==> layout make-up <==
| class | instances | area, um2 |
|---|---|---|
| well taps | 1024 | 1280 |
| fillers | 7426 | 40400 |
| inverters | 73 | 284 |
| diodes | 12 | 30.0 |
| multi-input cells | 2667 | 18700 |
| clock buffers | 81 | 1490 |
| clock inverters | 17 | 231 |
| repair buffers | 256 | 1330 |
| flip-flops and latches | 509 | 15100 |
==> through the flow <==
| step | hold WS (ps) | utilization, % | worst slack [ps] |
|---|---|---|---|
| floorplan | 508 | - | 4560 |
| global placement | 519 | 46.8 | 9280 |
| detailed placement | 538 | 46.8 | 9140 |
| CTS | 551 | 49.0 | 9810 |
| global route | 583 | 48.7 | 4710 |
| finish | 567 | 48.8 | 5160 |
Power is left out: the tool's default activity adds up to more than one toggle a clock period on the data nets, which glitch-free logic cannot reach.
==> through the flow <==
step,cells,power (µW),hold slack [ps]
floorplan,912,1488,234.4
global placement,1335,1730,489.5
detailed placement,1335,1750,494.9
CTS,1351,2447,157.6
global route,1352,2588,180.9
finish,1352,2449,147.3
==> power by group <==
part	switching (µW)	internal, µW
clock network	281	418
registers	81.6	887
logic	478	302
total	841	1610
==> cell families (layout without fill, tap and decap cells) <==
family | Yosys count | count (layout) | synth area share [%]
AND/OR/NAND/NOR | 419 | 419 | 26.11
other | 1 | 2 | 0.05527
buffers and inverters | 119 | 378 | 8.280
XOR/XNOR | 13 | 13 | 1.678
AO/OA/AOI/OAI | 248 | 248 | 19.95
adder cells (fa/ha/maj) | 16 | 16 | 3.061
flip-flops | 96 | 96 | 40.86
[src/source/f2d_pkg.sv]
package f2d_pkg;

    // #########################################################################
    // field widths and exponent limits
    // #########################################################################

    localparam int word_w = 32;
    localparam int exp_w = 8;
    localparam int man_w = 23;
    localparam int exp_bias = 127;
    localparam int exp_int_max = 23;           // widest integer part still exact.
    localparam int exp_frac_min = -16;         // smallest exponent with a usable fraction.

    localparam int lead_digits = 6;            // thresholds 10^8 down to 10^3.

    // #########################################################################
    // decimal types
    // #########################################################################

    typedef logic [word_w-1:0] ieee_word_t;
    typedef logic signed [exp_w-1:0] exp_t;
    typedef logic [man_w-1:0] frac_bits_t;     // msb carries weight 1/2.
    typedef logic [31:0] dec_t;
    typedef logic [1:0] cvt_level_t;
    typedef logic [2:0] lead0_t;

    localparam dec_t frac_scale = 32'd1_000_000_000;

    // #########################################################################
    // fraction weights
    // #########################################################################

    // Decimal weight of fraction bit rank k, that is 10^9 / 2^k truncated.
    function automatic dec_t frac_weight(input int k);
        dec_t weight;
        weight = frac_scale >> k;
        return weight;
    endfunction

endpackage

[src/source/f2d_fields_if.sv]
interface f2d_fields_if;
    import f2d_pkg::*;

    dec_t int_part;                             // aligned integer part.
    frac_bits_t frac_bits;                      // aligned fraction, msb is 1/2.
    logic overflow;                             // exponent outside the accepted range.
    logic is_zero;                              // input word is all zeros.

    modport unpack (
        output int_part,
        output frac_bits,
        output overflow,
        output is_zero
    );

    modport tree (
        input frac_bits
    );

    modport result (
        input int_part,
        input is_zero,
        input overflow
    );

endinterface

[src/source/ieee754_unpack.sv]
module ieee754_unpack (
    input  f2d_pkg::ieee_word_t value_754,
    f2d_fields_if.unpack        fields
);
    import f2d_pkg::*;

    logic [exp_w-1:0] exp_raw;
    logic [man_w:0] mantissa;
    exp_t exp_val;
    logic [exp_w-1:0] neg_shift;
    logic [2*man_w:0] left_shifted;
    logic [man_w:0] right_shifted;

    // #########################################################################
    // field split and bias removal
    // #########################################################################

    assign exp_raw = value_754[word_w-2 -: exp_w];
    assign mantissa = {1'b1, value_754[man_w-1:0]};   // hidden one restored.
    assign exp_val = exp_t'(exp_raw - exp_w'(exp_bias));

    assign fields.overflow = (int'(exp_val) > exp_int_max) ||
                             (int'(exp_val) < exp_frac_min);
    assign fields.is_zero = (value_754 == '0);

    // #########################################################################
    // alignment
    // #########################################################################

    // integer bits end up above bit man_w, fraction bits below it.
    assign left_shifted = {{man_w{1'b0}}, mantissa} << exp_val;

    assign neg_shift = -exp_val;
    assign right_shifted = mantissa >> neg_shift;      // the hidden one moves below 1/2.

    always_comb begin
        if (exp_val[exp_w-1]) begin
            fields.int_part = '0;                      // the value is below one.
            fields.frac_bits = right_shifted[man_w-1:0];
        end else begin
            fields.int_part = dec_t'(left_shifted[2*man_w:man_w]);
            fields.frac_bits = left_shifted[man_w-1:0];
        end
    end

endmodule

[src/source/adder_tree_level.sv]
module adder_tree_level #(
    parameter int n_in = 2,
    parameter int n_out = 1
) (
    input  logic                          clk,
    input  logic                          rst,
    input  logic                          load,
    input  f2d_pkg::dec_t [n_in-1:0]      sums_in,
    output f2d_pkg::dec_t [n_out-1:0]     sums_out
);
    import f2d_pkg::*;

    dec_t [n_out-1:0] sums_next;

    // Inputs are summed in pairs, and any leftovers fold into the last output.
    always_comb begin
        sums_next = '0;
        for (int i = 0; i < n_in; i++) begin
            if (i / 2 < n_out) begin
                sums_next[i/2] = sums_next[i/2] + sums_in[i];
            end else begin
                sums_next[n_out-1] = sums_next[n_out-1] + sums_in[i];
            end
        end
    end

    always_ff @(posedge clk) begin
        if (rst) begin
            sums_out <= '0;
        end else if (load) begin
            sums_out <= sums_next;                     // otherwise the old sums are held.
        end
    end

endmodule

[src/source/frac_weight_tree.sv]
module frac_weight_tree (
    input  logic                clk,
    input  logic                rst,
    input  f2d_pkg::cvt_level_t cvt_cnt,
    f2d_fields_if.tree          fields,
    output f2d_pkg::dec_t       fraction_raw
);
    import f2d_pkg::*;

    localparam int lv0_n = 11;
    localparam int lv1_n = 6;
    localparam int lv2_n = 3;

    dec_t [man_w-1:0] terms;
    dec_t [lv0_n-1:0] lv0_sums;
    dec_t [lv1_n-1:0] lv1_sums;
    dec_t [lv2_n-1:0] lv2_sums;
    logic [3:0] level_load;

    // #########################################################################
    // weight gating
    // #########################################################################

    // term i belongs to bit rank i+1, so the 1/2 weight comes first.
    always_comb begin
        for (int k = 1; k <= man_w; k++) begin
            terms[k-1] = fields.frac_bits[man_w-k] ? frac_weight(k) : '0;
        end
    end

    always_comb begin
        level_load = '0;
        level_load[cvt_cnt] = 1'b1;                   // one level per counter value.
    end

    // #########################################################################
    // adder tree levels
    // #########################################################################

    adder_tree_level #(.n_in(man_w), .n_out(lv0_n)) u_level0 (
        .clk      (clk),
        .rst      (rst),
        .load     (level_load[0]),
        .sums_in  (terms),
        .sums_out (lv0_sums)
    );

    adder_tree_level #(.n_in(lv0_n), .n_out(lv1_n)) u_level1 (
        .clk      (clk),
        .rst      (rst),
        .load     (level_load[1]),
        .sums_in  (lv0_sums),
        .sums_out (lv1_sums)
    );

    adder_tree_level #(.n_in(lv1_n), .n_out(lv2_n)) u_level2 (
        .clk      (clk),
        .rst      (rst),
        .load     (level_load[2]),
        .sums_in  (lv1_sums),
        .sums_out (lv2_sums)
    );

    adder_tree_level #(.n_in(lv2_n), .n_out(1)) u_level3 (
        .clk      (clk),
        .rst      (rst),
        .load     (level_load[3]),
        .sums_in  (lv2_sums),
        .sums_out (fraction_raw)
    );

endmodule

[src/source/dec_output.sv]
module dec_output (
    f2d_fields_if.result     fields,
    input  f2d_pkg::dec_t    fraction_raw,
    output f2d_pkg::dec_t    int_dec,
    output f2d_pkg::dec_t    fraction_dec,
    output f2d_pkg::lead0_t  lead0_num,
    output logic             overflow
);
    import f2d_pkg::*;

    localparam dec_t lead_thr [lead_digits] = '{
        32'd100_000_000,
        32'd10_000_000,
        32'd1_000_000,
        32'd100_000,
        32'd10_000,
        32'd1_000
    };

    // a zero word would otherwise decode as 2^-127 with a hidden one.
    assign int_dec = fields.is_zero ? '0 : fields.int_part;
    assign fraction_dec = fields.is_zero ? '0 : fraction_raw;
    assign overflow = fields.overflow;

    // The thresholds are nested, so counting them gives the leading zeros.
    always_comb begin
        lead0_num = '0;
        for (int d = 0; d < lead_digits; d++) begin
            if (fraction_dec < lead_thr[d]) begin
                lead0_num = lead0_num + lead0_t'(1);
            end
        end
    end

endmodule

[src/source/float_to_dec.sv]
module float_to_dec (
    input  logic                clk,
    input  logic                rst,
    input  f2d_pkg::ieee_word_t value_754,
    input  f2d_pkg::cvt_level_t cvt_cnt,
    output f2d_pkg::dec_t       int_dec,
    output f2d_pkg::dec_t       fraction_dec,
    output f2d_pkg::lead0_t     lead0_num,
    output logic                overflow
);
    import f2d_pkg::*;

    dec_t fraction_raw;                               // level 3 sum before masking.

    f2d_fields_if fields ();

    ieee754_unpack u_unpack (
        .value_754 (value_754),
        .fields    (fields.unpack)
    );

    frac_weight_tree u_tree (
        .clk          (clk),
        .rst          (rst),
        .cvt_cnt      (cvt_cnt),
        .fields       (fields.tree),
        .fraction_raw (fraction_raw)
    );

    dec_output u_output (
        .fields       (fields.result),
        .fraction_raw (fraction_raw),
        .int_dec      (int_dec),
        .fraction_dec (fraction_dec),
        .lead0_num    (lead0_num),
        .overflow     (overflow)
    );

endmodule

[config.mk]
export PLATFORM = sky130hd
export DESIGN_NAME = float_to_dec
export DESIGN_NICKNAME = d
export VERILOG_FILES = /design/src/source/f2d_pkg.sv /design/src/source/f2d_fields_if.sv /design/src/source/ieee754_unpack.sv /design/src/source/adder_tree_level.sv /design/src/source/frac_weight_tree.sv /design/src/source/dec_output.sv /design/src/source/float_to_dec.sv
export SDC_FILE = /design/constraint.sdc
export NUM_CORES = 1
export LEC_CHECK = 0
export BUFFER_PORTS_ARGS = -buffer_cell sky130_fd_sc_hd__buf_2
export CELL_PAD_IN_SITES_DETAIL_PLACEMENT = 1
export CELL_PAD_IN_SITES_GLOBAL_PLACEMENT = 2
export CORE_MARGIN = 4
export CORE_UTILIZATION = 37
export CTS_CLUSTER_SIZE = 14
export DETAILED_ROUTE_END_ITERATION = 8
export PLACE_DENSITY = 0.84
export SYNTH_ARGS = -nofsm -noshare
export SYNTH_HDL_FRONTEND = slang
export SYNTH_SLANG_ARGS = --single-unit
[constraint.sdc]
create_clock -name clk -period 6.9 [get_ports clk]
set_input_delay 0.69 -clock clk [delete_from_list [all_inputs] [get_ports clk]]
set_output_delay 0.69 -clock clk [all_outputs]
set_load 0.01 [all_outputs]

PROMPT » Both end lines included, restate word for word the lines above from the line with "AND/OR/NAND/NOR | 419 | 419 | 26.11" to the line with "adder cells (fa/ha/maj) | 16 | 16 | 3.061", and nothing else.

EXERCISE OUTPUT »
AND/OR/NAND/NOR | 419 | 419 | 26.11
other | 1 | 2 | 0.05527
buffers and inverters | 119 | 378 | 8.280
XOR/XNOR | 13 | 13 | 1.678
AO/OA/AOI/OAI | 248 | 248 | 19.95
adder cells (fa/ha/maj) | 16 | 16 | 3.061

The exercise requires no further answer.